_What to do_
Return the data below exactly, but only from the line containing "add is written" through the line containing "word touched the", with both of those lines included.

_Items from a data source_
>>
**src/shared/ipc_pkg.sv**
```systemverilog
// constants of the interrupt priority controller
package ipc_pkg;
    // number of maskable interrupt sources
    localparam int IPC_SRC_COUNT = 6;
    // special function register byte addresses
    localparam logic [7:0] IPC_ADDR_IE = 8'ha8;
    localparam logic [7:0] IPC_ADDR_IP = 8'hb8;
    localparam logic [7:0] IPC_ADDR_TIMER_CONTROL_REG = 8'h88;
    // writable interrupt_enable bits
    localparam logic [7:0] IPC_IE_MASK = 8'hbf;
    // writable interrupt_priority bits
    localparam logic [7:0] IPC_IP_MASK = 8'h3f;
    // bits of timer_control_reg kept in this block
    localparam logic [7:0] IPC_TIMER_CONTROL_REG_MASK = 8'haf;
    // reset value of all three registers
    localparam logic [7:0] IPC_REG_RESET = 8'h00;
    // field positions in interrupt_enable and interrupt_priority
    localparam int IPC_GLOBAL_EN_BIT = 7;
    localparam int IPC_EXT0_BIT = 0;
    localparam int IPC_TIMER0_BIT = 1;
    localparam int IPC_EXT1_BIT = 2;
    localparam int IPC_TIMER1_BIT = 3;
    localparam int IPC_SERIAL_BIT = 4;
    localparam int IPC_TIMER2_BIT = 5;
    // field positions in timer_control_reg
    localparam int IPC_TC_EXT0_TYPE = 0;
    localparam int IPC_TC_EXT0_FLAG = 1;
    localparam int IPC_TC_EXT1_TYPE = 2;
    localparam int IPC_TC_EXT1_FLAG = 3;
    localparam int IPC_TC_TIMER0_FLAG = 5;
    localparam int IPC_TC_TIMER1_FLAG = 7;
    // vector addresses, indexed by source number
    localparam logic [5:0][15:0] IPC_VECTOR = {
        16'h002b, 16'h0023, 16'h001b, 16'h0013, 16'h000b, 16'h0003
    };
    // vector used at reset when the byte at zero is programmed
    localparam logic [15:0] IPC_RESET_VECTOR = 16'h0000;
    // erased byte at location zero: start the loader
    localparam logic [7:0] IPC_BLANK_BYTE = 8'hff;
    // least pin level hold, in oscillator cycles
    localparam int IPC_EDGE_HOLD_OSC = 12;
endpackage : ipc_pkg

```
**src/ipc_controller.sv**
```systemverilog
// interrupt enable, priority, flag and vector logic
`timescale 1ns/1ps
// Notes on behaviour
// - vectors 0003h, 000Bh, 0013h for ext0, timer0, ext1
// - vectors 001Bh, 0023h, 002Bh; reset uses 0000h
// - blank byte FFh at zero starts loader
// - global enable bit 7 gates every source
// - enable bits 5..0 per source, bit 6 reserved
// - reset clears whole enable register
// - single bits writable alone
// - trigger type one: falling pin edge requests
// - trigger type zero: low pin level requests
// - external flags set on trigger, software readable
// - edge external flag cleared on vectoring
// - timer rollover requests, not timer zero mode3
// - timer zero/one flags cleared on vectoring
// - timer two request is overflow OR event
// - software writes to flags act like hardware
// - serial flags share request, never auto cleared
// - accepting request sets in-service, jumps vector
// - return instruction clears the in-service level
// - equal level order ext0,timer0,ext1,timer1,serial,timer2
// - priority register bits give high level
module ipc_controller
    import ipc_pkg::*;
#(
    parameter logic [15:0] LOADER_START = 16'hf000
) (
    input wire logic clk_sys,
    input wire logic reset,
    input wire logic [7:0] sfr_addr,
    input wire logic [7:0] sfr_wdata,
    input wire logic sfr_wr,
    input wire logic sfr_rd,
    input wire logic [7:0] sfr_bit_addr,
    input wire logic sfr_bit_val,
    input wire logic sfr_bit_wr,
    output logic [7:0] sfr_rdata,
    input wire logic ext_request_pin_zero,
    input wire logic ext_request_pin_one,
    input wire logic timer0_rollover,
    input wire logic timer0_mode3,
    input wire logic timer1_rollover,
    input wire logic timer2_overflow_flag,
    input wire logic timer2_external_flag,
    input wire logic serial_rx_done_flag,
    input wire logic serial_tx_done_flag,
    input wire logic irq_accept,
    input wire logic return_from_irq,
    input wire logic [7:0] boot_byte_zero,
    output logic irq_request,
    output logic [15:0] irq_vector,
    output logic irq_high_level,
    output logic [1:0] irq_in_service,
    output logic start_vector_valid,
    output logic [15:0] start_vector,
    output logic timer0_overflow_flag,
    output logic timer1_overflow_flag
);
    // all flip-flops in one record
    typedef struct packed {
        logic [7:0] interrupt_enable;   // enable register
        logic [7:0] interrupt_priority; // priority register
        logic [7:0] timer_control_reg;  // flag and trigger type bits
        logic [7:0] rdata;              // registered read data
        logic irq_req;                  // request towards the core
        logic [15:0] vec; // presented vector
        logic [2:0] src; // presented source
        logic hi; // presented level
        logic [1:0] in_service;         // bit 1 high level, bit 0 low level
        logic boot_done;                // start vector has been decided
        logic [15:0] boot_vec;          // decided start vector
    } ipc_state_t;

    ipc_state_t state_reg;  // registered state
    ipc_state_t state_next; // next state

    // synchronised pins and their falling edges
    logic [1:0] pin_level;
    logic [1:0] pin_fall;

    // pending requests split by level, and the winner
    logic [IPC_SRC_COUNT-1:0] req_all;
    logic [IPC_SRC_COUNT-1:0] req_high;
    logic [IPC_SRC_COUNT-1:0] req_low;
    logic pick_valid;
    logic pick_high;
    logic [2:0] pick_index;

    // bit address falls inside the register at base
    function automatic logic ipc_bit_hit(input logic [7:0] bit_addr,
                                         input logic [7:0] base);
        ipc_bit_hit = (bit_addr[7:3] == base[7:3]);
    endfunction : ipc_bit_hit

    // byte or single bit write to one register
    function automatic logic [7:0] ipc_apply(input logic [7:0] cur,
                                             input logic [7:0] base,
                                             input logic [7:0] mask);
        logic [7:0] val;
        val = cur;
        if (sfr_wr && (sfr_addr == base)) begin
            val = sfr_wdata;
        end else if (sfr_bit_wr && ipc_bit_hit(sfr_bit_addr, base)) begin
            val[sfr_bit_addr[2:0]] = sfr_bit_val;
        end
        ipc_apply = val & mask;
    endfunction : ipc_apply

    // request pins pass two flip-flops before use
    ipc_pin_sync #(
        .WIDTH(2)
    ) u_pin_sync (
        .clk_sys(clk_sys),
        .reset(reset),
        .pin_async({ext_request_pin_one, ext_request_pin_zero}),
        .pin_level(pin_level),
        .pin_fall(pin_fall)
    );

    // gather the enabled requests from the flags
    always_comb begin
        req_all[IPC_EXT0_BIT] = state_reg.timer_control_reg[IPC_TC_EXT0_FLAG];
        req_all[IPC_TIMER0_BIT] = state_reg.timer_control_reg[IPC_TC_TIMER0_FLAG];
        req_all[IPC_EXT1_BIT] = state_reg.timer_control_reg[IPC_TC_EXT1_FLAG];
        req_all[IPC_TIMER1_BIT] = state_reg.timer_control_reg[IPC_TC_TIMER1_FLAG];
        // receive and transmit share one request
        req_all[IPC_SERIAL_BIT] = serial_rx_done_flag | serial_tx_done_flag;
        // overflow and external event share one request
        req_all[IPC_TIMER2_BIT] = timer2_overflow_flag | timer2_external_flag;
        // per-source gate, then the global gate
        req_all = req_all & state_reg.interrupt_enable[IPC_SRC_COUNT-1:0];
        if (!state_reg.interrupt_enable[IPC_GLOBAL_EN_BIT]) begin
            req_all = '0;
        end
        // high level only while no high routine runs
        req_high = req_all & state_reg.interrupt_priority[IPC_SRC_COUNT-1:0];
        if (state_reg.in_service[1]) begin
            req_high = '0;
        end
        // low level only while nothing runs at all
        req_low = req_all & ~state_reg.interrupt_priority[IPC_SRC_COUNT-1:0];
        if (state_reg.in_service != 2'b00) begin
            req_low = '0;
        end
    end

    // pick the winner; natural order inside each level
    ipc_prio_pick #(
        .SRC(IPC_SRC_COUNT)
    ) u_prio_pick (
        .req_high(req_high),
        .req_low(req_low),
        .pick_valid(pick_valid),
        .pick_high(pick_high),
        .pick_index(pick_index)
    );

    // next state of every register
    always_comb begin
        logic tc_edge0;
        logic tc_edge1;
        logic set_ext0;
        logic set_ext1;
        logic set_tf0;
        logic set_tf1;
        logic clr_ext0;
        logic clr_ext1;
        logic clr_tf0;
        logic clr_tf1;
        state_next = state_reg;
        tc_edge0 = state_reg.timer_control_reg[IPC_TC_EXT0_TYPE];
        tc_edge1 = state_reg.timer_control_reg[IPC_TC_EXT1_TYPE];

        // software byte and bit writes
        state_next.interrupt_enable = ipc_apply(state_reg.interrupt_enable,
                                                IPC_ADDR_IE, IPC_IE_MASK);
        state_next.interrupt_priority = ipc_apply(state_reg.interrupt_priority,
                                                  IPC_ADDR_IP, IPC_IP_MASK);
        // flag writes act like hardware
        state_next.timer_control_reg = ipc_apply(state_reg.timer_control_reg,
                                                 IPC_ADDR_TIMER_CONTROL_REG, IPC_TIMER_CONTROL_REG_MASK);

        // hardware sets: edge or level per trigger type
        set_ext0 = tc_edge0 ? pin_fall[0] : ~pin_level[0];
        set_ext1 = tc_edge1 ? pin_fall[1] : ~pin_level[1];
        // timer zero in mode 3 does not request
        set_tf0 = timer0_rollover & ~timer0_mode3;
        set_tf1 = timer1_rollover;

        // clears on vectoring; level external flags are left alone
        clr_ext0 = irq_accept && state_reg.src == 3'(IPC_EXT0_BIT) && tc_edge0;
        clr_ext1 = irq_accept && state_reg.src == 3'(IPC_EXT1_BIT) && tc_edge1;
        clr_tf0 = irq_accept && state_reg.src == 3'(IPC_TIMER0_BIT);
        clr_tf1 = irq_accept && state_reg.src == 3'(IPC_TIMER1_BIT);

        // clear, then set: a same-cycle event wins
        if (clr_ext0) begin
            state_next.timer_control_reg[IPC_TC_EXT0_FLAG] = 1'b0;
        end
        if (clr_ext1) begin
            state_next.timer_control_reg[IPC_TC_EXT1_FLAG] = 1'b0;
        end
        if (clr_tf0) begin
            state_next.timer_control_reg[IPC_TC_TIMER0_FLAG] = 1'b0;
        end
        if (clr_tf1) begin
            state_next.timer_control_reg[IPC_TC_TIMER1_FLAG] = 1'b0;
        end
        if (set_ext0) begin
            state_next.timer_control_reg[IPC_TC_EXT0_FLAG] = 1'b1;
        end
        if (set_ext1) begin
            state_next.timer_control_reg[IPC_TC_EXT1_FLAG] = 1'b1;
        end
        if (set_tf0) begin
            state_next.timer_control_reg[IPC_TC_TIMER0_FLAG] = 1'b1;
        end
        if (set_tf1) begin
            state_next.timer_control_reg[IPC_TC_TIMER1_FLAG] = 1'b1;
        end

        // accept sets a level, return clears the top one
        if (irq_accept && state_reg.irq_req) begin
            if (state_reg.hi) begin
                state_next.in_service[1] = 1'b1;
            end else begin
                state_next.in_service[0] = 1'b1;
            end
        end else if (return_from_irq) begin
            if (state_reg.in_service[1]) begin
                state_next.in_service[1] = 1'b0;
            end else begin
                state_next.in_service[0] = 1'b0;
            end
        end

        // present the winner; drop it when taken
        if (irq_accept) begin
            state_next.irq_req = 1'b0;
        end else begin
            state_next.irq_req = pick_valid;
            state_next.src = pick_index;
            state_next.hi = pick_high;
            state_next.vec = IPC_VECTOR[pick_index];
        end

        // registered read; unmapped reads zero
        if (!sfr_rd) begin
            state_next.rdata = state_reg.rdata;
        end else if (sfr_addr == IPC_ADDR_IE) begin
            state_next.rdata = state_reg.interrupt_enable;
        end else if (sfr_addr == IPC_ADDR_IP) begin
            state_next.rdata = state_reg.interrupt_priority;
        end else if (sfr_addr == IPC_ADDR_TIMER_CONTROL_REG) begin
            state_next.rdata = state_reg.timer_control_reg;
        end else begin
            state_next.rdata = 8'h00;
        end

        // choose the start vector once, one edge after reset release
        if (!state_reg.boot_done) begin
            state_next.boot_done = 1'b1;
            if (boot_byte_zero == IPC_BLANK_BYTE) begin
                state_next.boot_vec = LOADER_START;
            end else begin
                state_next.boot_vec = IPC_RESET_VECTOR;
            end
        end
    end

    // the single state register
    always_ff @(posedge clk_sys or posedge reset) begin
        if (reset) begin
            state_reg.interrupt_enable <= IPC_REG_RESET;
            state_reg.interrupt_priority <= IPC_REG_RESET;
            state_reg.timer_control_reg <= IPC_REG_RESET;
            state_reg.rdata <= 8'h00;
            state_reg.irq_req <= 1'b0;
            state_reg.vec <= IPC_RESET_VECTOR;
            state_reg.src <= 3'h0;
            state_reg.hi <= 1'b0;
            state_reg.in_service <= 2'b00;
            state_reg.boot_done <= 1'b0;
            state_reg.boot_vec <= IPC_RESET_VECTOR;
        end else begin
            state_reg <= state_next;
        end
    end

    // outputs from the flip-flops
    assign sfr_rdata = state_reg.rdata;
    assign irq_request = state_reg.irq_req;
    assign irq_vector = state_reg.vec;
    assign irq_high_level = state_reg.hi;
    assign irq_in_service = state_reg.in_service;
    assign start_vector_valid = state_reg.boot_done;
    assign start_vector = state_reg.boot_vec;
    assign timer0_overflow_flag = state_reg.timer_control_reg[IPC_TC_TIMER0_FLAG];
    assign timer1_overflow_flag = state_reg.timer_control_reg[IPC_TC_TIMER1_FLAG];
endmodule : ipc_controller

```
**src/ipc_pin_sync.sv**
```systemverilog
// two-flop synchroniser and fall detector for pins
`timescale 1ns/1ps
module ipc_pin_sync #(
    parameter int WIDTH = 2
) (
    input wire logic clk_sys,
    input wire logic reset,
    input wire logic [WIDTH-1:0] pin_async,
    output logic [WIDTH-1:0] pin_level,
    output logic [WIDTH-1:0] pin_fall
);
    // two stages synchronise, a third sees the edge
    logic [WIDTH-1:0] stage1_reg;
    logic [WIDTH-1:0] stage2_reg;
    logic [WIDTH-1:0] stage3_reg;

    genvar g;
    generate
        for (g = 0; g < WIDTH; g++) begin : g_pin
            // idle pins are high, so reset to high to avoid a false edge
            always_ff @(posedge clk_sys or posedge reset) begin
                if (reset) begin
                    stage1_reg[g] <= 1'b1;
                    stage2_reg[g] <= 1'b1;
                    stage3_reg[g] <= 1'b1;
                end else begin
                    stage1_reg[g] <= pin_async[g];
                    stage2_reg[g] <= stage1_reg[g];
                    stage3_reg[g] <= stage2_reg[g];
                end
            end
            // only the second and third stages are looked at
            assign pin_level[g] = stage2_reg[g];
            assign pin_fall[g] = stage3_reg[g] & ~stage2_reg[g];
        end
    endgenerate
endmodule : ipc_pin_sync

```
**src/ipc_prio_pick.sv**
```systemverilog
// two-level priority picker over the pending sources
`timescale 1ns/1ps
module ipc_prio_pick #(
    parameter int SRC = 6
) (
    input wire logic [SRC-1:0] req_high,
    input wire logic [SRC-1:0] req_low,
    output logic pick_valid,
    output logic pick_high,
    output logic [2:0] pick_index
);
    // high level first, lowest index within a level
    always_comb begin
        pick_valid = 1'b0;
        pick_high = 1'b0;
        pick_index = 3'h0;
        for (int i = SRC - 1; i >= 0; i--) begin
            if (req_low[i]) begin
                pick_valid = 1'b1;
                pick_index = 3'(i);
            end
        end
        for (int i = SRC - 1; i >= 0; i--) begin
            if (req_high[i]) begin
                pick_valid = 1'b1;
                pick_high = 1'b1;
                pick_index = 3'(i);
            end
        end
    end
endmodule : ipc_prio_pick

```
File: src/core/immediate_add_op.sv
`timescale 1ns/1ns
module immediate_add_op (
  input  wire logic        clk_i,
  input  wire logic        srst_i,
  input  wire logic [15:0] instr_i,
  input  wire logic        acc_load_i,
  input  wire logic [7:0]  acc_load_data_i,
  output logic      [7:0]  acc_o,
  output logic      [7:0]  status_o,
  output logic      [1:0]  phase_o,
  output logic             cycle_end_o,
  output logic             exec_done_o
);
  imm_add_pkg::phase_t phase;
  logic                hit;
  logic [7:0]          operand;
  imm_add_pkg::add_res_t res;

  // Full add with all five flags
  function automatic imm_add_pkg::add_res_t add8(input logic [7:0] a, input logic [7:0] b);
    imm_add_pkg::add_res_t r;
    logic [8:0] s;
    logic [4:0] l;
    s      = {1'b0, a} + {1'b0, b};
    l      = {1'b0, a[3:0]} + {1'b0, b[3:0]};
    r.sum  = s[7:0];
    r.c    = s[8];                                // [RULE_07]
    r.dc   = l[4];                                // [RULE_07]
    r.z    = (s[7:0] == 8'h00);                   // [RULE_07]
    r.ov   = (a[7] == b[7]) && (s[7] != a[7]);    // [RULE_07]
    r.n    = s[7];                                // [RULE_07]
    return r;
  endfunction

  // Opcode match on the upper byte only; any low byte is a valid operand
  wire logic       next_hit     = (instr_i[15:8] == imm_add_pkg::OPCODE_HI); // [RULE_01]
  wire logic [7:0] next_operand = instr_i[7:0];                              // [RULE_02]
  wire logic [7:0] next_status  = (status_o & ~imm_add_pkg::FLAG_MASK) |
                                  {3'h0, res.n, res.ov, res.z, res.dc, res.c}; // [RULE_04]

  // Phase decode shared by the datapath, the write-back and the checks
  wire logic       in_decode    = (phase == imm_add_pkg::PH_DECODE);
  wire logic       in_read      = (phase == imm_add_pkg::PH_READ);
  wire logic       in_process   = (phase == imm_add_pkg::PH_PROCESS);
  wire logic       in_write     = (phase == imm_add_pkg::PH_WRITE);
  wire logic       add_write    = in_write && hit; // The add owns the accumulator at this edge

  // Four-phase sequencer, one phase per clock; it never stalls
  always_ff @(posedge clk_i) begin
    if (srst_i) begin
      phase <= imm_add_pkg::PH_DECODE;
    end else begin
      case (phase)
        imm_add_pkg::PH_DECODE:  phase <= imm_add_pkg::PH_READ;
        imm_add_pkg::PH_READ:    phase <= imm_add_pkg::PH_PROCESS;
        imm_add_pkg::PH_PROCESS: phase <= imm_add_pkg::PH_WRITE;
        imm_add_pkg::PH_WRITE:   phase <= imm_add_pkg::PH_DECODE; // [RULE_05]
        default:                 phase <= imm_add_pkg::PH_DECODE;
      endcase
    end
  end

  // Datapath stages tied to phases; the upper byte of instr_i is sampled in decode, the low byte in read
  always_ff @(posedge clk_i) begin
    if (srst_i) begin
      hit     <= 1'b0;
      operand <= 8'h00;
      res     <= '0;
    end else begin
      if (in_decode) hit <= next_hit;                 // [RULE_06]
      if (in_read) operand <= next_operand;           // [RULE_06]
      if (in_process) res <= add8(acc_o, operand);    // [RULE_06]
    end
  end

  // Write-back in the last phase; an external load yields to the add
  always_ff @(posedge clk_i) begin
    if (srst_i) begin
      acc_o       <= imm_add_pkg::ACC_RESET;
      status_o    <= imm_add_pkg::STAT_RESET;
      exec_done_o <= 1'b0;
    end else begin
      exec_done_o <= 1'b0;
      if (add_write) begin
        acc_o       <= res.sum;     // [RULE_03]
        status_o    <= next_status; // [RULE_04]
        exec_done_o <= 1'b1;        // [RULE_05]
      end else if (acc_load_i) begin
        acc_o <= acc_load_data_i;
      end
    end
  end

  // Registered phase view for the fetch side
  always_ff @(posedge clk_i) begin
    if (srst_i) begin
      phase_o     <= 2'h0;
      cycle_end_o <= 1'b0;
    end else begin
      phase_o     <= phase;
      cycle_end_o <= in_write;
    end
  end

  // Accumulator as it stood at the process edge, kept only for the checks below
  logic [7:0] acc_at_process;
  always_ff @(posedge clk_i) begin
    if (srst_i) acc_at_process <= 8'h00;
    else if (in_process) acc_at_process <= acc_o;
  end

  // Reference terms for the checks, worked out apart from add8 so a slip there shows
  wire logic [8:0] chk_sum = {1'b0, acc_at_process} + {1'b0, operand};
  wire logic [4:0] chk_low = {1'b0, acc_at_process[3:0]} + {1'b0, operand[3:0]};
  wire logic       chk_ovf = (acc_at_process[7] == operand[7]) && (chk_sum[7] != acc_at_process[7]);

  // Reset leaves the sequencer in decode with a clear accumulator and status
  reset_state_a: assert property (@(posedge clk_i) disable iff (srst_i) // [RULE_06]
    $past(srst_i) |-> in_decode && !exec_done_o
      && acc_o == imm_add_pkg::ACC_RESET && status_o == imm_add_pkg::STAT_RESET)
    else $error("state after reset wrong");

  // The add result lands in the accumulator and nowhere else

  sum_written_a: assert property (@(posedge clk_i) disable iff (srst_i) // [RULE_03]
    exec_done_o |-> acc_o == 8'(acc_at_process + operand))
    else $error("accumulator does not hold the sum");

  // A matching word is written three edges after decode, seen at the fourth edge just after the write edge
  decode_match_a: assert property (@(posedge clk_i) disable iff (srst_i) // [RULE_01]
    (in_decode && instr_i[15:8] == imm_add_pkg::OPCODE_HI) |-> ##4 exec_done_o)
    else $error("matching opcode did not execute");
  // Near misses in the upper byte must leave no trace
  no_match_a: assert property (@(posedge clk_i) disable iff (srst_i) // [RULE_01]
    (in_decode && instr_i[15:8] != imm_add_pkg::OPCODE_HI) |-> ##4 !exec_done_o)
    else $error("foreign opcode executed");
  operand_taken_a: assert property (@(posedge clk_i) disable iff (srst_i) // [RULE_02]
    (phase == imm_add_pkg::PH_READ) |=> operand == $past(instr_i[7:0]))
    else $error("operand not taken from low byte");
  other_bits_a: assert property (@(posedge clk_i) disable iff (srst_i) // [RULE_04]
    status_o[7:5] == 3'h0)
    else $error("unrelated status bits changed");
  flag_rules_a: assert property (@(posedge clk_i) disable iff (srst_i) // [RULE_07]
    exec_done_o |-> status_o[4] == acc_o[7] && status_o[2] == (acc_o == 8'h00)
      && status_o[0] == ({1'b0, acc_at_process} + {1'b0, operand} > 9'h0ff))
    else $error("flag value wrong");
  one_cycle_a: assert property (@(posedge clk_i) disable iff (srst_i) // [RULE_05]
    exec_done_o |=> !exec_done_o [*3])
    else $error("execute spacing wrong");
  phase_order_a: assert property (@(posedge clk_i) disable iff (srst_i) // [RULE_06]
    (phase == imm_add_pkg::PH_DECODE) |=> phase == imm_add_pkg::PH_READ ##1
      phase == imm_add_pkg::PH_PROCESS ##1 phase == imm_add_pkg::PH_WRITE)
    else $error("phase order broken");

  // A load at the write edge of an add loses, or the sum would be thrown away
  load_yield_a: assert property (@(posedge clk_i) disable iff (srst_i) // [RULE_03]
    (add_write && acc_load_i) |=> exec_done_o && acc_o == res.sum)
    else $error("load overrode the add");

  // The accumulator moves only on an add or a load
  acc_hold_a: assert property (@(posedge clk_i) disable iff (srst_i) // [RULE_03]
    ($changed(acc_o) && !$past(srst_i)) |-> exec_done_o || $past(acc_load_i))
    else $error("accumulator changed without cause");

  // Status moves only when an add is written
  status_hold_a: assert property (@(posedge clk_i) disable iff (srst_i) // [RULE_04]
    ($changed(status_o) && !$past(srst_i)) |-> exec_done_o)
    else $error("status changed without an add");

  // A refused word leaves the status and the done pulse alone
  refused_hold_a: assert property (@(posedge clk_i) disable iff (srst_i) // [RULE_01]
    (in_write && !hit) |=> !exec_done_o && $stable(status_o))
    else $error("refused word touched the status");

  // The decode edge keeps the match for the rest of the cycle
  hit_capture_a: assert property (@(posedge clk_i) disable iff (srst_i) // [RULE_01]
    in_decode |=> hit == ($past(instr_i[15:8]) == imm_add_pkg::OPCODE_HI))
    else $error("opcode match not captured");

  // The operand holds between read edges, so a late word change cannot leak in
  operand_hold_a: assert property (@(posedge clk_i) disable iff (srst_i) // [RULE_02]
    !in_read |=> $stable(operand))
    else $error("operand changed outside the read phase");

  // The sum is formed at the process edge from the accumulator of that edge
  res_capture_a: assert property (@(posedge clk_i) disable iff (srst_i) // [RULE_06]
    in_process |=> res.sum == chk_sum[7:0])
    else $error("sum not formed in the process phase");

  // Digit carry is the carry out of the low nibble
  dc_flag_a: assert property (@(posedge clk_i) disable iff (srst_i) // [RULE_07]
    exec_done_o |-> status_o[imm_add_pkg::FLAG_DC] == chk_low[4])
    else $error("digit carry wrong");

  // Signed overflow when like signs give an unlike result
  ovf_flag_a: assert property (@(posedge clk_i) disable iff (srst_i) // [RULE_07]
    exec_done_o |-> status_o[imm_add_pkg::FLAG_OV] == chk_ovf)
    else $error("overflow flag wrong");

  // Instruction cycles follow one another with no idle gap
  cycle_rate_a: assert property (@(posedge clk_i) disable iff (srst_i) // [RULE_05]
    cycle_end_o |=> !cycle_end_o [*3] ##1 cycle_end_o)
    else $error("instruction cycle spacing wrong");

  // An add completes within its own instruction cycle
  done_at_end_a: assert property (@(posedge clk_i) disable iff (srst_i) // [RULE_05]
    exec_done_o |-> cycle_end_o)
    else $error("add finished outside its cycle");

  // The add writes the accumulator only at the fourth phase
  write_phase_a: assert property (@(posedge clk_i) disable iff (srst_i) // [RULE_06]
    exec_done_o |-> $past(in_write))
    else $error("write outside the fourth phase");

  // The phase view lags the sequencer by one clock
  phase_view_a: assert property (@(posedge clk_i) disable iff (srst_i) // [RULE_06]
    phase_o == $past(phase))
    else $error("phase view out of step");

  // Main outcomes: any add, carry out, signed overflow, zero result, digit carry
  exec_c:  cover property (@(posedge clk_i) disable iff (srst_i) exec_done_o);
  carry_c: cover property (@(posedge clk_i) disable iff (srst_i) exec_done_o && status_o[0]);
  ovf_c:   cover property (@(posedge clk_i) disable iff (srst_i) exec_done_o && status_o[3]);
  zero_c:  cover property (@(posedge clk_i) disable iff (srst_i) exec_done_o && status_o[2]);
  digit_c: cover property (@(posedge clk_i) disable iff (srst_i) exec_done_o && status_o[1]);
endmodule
<<
_Solution for this exercise_
  // Status moves only when an add is written
  status_hold_a: assert property (@(posedge clk_i) disable iff (srst_i) // [RULE_04]
    ($changed(status_o) && !$past(srst_i)) |-> exec_done_o)
    else $error("status changed without an add");

  // A refused word leaves the status and the done pulse alone
  refused_hold_a: assert property (@(posedge clk_i) disable iff (srst_i) // [RULE_01]
    (in_write && !hit) |=> !exec_done_o && $stable(status_o))
    else $error("refused word touched the status");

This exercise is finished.